GOAL OF THE EXERCISE: Output the entries below exactly, from the first line to the line holding "[layer usage]", both included.

########################################

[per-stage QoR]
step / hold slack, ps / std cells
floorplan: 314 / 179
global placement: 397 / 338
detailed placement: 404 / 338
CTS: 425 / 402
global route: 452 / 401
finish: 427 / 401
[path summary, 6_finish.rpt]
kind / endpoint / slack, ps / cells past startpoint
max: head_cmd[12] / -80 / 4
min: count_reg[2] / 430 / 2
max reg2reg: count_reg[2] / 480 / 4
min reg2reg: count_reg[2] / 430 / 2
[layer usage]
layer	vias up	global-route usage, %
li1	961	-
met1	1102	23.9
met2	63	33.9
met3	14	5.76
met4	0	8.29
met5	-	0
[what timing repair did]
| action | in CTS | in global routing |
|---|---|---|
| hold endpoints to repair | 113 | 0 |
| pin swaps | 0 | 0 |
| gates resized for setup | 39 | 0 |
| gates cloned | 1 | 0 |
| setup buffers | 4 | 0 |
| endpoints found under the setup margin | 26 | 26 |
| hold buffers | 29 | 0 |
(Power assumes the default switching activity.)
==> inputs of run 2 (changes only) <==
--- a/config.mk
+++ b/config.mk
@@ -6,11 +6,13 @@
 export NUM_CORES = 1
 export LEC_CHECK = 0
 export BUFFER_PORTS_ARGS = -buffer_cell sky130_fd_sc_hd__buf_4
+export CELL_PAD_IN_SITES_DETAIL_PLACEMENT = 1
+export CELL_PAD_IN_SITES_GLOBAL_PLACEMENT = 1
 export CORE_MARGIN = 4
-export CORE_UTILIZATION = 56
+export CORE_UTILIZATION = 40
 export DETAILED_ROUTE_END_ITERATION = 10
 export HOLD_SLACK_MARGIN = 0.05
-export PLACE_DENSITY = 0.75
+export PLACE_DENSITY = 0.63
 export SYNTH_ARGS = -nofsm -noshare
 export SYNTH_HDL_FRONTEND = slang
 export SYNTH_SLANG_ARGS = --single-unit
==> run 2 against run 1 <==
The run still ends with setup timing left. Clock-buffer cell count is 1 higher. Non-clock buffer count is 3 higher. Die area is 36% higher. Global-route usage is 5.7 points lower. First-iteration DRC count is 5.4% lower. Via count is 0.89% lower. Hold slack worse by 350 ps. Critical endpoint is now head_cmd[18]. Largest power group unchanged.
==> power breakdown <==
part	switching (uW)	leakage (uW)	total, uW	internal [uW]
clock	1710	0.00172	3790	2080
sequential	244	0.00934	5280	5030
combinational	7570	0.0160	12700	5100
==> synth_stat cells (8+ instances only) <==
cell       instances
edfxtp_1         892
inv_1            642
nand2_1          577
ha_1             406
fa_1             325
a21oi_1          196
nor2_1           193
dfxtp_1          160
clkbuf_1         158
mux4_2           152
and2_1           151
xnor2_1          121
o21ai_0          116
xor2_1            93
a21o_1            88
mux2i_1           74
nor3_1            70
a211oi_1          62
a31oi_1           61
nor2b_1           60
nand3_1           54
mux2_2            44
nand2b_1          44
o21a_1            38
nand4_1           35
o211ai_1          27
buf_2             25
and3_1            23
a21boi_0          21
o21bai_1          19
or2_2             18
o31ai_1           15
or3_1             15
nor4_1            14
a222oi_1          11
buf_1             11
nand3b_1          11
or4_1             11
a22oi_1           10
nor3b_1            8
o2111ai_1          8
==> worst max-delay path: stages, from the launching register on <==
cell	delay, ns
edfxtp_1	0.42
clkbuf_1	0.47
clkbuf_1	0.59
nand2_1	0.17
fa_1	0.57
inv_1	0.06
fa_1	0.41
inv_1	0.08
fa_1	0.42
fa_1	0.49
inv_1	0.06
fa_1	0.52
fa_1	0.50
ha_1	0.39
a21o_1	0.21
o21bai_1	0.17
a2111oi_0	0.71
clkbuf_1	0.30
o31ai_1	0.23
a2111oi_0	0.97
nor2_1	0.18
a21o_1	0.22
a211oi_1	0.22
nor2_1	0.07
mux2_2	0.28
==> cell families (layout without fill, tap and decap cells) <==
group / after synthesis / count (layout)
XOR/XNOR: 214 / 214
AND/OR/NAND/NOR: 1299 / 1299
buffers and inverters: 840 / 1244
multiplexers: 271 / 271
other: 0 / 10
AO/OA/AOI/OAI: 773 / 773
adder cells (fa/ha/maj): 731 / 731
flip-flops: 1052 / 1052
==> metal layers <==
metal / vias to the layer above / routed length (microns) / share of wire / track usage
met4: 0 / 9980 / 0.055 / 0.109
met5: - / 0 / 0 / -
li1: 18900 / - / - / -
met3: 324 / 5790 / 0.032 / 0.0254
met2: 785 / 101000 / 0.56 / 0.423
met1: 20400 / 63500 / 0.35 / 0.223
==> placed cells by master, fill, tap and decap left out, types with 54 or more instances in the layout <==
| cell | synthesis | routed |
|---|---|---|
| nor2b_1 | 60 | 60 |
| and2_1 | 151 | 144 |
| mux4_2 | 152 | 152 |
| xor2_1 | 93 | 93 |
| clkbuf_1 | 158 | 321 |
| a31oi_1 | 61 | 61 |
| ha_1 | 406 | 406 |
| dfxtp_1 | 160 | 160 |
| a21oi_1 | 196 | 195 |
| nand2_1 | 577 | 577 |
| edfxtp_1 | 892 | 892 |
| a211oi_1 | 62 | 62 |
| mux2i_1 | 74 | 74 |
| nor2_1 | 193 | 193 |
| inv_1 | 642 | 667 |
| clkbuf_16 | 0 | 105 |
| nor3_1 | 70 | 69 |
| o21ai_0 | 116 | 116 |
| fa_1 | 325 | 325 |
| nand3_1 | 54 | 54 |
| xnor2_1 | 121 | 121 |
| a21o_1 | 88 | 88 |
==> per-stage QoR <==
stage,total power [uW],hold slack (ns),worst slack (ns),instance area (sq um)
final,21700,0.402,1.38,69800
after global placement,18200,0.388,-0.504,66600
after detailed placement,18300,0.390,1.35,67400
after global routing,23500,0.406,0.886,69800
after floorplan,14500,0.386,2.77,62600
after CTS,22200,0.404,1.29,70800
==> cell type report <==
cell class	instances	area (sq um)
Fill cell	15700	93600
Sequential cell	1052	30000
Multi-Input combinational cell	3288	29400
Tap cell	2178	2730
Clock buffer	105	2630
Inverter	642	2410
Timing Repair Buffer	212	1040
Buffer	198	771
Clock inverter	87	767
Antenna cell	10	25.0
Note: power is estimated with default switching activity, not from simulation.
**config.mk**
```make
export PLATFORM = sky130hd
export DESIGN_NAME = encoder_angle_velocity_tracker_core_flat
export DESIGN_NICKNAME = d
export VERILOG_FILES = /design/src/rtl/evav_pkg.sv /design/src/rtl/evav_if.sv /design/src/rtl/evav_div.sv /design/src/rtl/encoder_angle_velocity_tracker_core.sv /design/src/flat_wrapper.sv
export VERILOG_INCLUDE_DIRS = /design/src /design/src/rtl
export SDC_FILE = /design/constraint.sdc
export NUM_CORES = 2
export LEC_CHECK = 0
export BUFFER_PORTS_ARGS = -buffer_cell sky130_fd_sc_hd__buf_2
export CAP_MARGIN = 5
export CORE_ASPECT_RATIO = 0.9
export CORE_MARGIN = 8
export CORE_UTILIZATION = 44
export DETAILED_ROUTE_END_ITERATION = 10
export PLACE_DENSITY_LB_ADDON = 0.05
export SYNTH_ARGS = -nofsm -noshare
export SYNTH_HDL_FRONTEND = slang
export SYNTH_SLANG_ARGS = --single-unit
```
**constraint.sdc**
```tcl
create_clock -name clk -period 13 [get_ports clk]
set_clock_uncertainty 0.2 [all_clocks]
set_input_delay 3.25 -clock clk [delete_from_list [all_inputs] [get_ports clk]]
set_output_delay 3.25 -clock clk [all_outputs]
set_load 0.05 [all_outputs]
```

########################################

RESULT FOR THIS EXERCISE:
[per-stage QoR]
step / hold slack, ps / std cells
floorplan: 314 / 179
global placement: 397 / 338
detailed placement: 404 / 338
CTS: 425 / 402
global route: 452 / 401
finish: 427 / 401
[path summary, 6_finish.rpt]
kind / endpoint / slack, ps / cells past startpoint
max: head_cmd[12] / -80 / 4
min: count_reg[2] / 430 / 2
max reg2reg: count_reg[2] / 480 / 4
min reg2reg: count_reg[2] / 430 / 2
[layer usage]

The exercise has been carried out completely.